(Material to process)

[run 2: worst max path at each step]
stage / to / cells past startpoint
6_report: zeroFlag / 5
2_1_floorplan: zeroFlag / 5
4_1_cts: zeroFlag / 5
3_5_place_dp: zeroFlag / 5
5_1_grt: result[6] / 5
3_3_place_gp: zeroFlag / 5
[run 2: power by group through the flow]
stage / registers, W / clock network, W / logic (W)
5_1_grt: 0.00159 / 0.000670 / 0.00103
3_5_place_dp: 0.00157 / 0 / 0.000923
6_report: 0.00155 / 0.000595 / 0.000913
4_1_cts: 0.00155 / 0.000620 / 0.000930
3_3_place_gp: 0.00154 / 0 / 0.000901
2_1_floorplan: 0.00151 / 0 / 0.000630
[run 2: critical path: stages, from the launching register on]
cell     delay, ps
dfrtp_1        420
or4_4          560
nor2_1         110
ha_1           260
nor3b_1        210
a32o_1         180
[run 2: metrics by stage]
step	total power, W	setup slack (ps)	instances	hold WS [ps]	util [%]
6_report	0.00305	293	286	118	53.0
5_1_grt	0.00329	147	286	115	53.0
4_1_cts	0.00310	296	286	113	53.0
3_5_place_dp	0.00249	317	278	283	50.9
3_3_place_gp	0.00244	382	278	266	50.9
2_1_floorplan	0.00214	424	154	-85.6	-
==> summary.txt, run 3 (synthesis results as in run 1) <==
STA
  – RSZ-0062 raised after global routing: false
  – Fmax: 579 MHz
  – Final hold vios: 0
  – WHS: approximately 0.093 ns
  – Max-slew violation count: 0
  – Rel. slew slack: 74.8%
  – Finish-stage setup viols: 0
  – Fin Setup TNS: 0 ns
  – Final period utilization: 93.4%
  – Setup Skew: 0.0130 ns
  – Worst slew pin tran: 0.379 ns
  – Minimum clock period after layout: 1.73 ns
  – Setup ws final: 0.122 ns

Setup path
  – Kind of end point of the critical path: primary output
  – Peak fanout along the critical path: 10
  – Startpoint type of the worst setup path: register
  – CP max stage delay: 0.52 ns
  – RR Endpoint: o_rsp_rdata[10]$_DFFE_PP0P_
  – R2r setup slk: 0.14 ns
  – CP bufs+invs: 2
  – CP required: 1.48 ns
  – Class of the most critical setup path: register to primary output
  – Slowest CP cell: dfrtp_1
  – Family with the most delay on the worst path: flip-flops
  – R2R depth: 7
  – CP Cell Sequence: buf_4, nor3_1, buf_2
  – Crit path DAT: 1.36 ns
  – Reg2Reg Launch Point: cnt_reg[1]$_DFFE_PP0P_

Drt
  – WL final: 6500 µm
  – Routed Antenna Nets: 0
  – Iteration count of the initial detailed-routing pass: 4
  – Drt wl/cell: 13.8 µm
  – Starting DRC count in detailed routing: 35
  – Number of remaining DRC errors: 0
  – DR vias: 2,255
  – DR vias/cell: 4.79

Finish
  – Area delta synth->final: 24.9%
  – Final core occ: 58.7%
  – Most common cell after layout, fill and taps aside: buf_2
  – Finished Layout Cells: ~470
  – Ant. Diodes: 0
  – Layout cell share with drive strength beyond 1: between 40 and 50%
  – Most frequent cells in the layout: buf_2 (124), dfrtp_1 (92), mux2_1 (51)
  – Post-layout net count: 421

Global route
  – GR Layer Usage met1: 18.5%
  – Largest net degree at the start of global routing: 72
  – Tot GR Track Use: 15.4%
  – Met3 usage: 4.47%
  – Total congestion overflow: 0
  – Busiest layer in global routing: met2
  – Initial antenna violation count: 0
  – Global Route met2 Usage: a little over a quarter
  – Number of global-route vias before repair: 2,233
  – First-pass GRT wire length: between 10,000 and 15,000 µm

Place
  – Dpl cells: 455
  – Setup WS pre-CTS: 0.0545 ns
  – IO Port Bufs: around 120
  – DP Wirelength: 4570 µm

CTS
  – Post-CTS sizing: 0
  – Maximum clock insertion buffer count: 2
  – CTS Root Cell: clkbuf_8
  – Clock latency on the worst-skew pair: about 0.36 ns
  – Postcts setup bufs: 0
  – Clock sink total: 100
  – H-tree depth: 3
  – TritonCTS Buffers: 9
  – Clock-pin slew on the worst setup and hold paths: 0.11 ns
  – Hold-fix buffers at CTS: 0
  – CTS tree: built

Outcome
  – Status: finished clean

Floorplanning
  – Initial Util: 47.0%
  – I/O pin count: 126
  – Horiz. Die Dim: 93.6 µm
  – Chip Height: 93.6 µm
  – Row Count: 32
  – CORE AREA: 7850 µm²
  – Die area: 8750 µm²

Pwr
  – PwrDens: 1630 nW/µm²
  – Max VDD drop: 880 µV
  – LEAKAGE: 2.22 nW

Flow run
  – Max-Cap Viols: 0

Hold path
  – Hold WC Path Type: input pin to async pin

(End Material to process)

In the entries above, find the line holding "tran: 0.379 ns" and the line holding "Ant. Diodes: 0", then retype exactly those two lines and every line between them, and nothing else.

Expected answer.
  – Worst slew pin tran: 0.379 ns
  – Minimum clock period after layout: 1.73 ns
  – Setup ws final: 0.122 ns

Setup path
  – Kind of end point of the critical path: primary output
  – Peak fanout along the critical path: 10
  – Startpoint type of the worst setup path: register
  – CP max stage delay: 0.52 ns
  – RR Endpoint: o_rsp_rdata[10]$_DFFE_PP0P_
  – R2r setup slk: 0.14 ns
  – CP bufs+invs: 2
  – CP required: 1.48 ns
  – Class of the most critical setup path: register to primary output
  – Slowest CP cell: dfrtp_1
  – Family with the most delay on the worst path: flip-flops
  – R2R depth: 7
  – CP Cell Sequence: buf_4, nor3_1, buf_2
  – Crit path DAT: 1.36 ns
  – Reg2Reg Launch Point: cnt_reg[1]$_DFFE_PP0P_

Drt
  – WL final: 6500 µm
  – Routed Antenna Nets: 0
  – Iteration count of the initial detailed-routing pass: 4
  – Drt wl/cell: 13.8 µm
  – Starting DRC count in detailed routing: 35
  – Number of remaining DRC errors: 0
  – DR vias: 2,255
  – DR vias/cell: 4.79

Finish
  – Area delta synth->final: 24.9%
  – Final core occ: 58.7%
  – Most common cell after layout, fill and taps aside: buf_2
  – Finished Layout Cells: ~470
  – Ant. Diodes: 0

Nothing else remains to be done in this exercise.